When Aspen sold only kits, I did a roaring trade, worked pretty hard, made no money. I didn't even pay myself a salary, worked for nothing, and because of the nature of kits (and a little human error from time to time) almost every despatch was followed by another, little despatch to deliver the tiny parts I'd forgotten first time. Try as I might I could never eliminate that problem, and it was very expensive, swallowing a lot of time and money.
Then other kit companies joined the market, from the Far East, even from Oz. I was involuntarily involved in a war of words with one fellow, to which I never responded, and this cost a few sales. His product is good, and it is inexpensive. His public abuse was nothing personal, although it looked personal from a distance, many nasty accusations were made, but was just business. I decided I did not want to compete in this end of the business because it was not paying the bills, certainly no chance to pay a salary.
So I decided to redouble my R&D efforts, produce a better amp, and offer fully assembled modules. The Lifeforce was the result. I now draw a small salary, about half the basic wage. The Lifeforce has been quite successful, but the next step is to produce a viable, retail product. I have to build it to plug 'n play, so that all audiophiles, not just the handy ones, can buy it without thinking twice about whether or not they can build it!! This is the only way to create a viable, growing business in a highly competitive field. If there are 100K builder audiophiles out there on the planet, there must be lots more than 10M audiophiles, and I could ignore the statistics no longer.

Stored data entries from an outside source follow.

==> config.mk <==
export PLATFORM = sky130hd
export DESIGN_NAME = port_signal_output_routing
export DESIGN_NICKNAME = d
export VERILOG_FILES = /design/src/hdl/port_route_pkg.sv /design/src/hdl/port_signal_output_routing.sv
export SDC_FILE = /design/constraint.sdc
export NUM_CORES = 1
export LEC_CHECK = 0
export ABC_AREA = 1
export BUFFER_PORTS_ARGS = -buffer_cell sky130_fd_sc_hd__buf_2
export CORE_ASPECT_RATIO = 0.75
export CORE_MARGIN = 8
export CORE_UTILIZATION = 53
export DETAILED_ROUTE_END_ITERATION = 6
export GPL_ROUTABILITY_DRIVEN = 0
export PLACE_DENSITY = 0.88
export SLEW_MARGIN = 20
export SYNTH_ARGS = -nofsm -noshare
export SYNTH_HDL_FRONTEND = slang
export SYNTH_SLANG_ARGS = --single-unit
==> constraint.sdc <==
create_clock -name clock -period 1.6 [get_ports clock]
set_input_delay 0.16 -clock clock [delete_from_list [all_inputs] [get_ports clock]]
set_output_delay 0.16 -clock clock [all_outputs]
set_load 0.01 [all_outputs]
==> src/hdl/port_route_pkg.sv <==
package port_route_pkg;

	// register port geometry
	localparam int          ADDR_W         = 5;
	localparam int          DATA_W         = 8;

	// configuration region, printed offsets
	localparam logic [4:0]  CLK_OUT_ADDR   = 5'h04;
	localparam logic [4:0]  ROUTE_ADDR     = 5'h06;
	localparam logic [4:0]  SLEW_ADDR      = 5'h07;

	// virtual port region: base plus printed offset
	localparam logic [4:0]  VPORT_BASE     = 5'h10;
	localparam logic [4:0]  VP_DIR_OFS     = 5'h00;
	localparam logic [4:0]  VP_OUT_OFS     = 5'h01;
	localparam logic [4:0]  VP_IN_OFS      = 5'h02;
	localparam logic [4:0]  VP_FLAGS_OFS   = 5'h03;

	// reset values
	localparam logic [7:0]  CLK_OUT_RST    = 8'h00;
	localparam logic [7:0]  ROUTE_RST      = 8'h00;
	localparam logic [7:0]  SLEW_RST       = 8'h00;
	localparam logic [7:0]  VPORT_RST      = 8'h00;

	// clock_output_control fields
	localparam int          ALT_BIT        = 7;
	localparam int          RTC_LSB        = 5;
	localparam int          SEL_LSB        = 2;
	localparam int          CPORT_LSB      = 0;
	localparam logic [7:0]  CLK_OUT_MASK   = 8'hEF;

	// comparator_event_route fields
	localparam int          AC_LSB         = 6;
	localparam int          EV_LSB         = 4;
	localparam int          ASYNC_BIT      = 3;
	localparam int          CH_LSB         = 0;

	// slew_limit_control fields
	localparam int          SLEW_R_BIT     = 7;
	localparam int          SLEW_D_BIT     = 3;
	localparam int          SLEW_C_BIT     = 2;
	localparam int          SLEW_A_BIT     = 0;
	localparam logic [7:0]  SLEW_MASK      = 8'h8D;

	// real port indices
	localparam int          NUM_PORTS      = 6;
	localparam logic [2:0]  PORT_A         = 3'h0;
	localparam logic [2:0]  PORT_C         = 3'h2;
	localparam logic [2:0]  PORT_D         = 3'h3;
	localparam logic [2:0]  PORT_E         = 3'h4;
	localparam logic [2:0]  PORT_R         = 3'h5;

	// pin positions
	localparam logic [2:0]  CLK_EVT_PIN    = 3'h7;
	localparam logic [2:0]  CLK_EVT_ALT    = 3'h4;
	localparam logic [2:0]  RTC_CD_PIN     = 3'h6;
	localparam logic [2:0]  R_PIN          = 3'h0;
	localparam logic [2:0]  AC0_PIN        = 3'h6;
	localparam logic [2:0]  AC1_PIN        = 3'h7;

	// two-bit route codes
	localparam logic [1:0]  CODE_0         = 2'h0;
	localparam logic [1:0]  CODE_1         = 2'h1;
	localparam logic [1:0]  CODE_2         = 2'h2;
	localparam logic [1:0]  CODE_3         = 2'h3;

endpackage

I have demonstrated to myself that I can actually build a plug 'n play amp which performs incredibly well and is ultra reliable. I have watched an entrepreneur do just this over the last five years and make a small fortune. I will admit he's more organised and harder working (and younger), but I can do this - this guy came to me for a power supply design, accepted what I foolishly suggested, and has made a lot of money from it. My fault entirely, time I wised up......
So, reluctantly I have to leave the kit market, and move to the retail market. Would you work for $5 an hour, Kyrill? I did - for years, and I got rather frustrated with it. I earned more money as a private soldier in my National Service days in the early seventies!!
It is always true that people who build a good product cheap inevitably raise their prices. I'm sheepish about all this, but there's nothing I can do, I have health insurance, energy costs, many subcontractors and a huge R&D program to finance.
I know you are not criticising me, and your comments about cost are quite moderate, but this is the situation I work in and I'm determined to make a financial success of it. I don't like it either, I'd love to give my products away, but that's just silly!!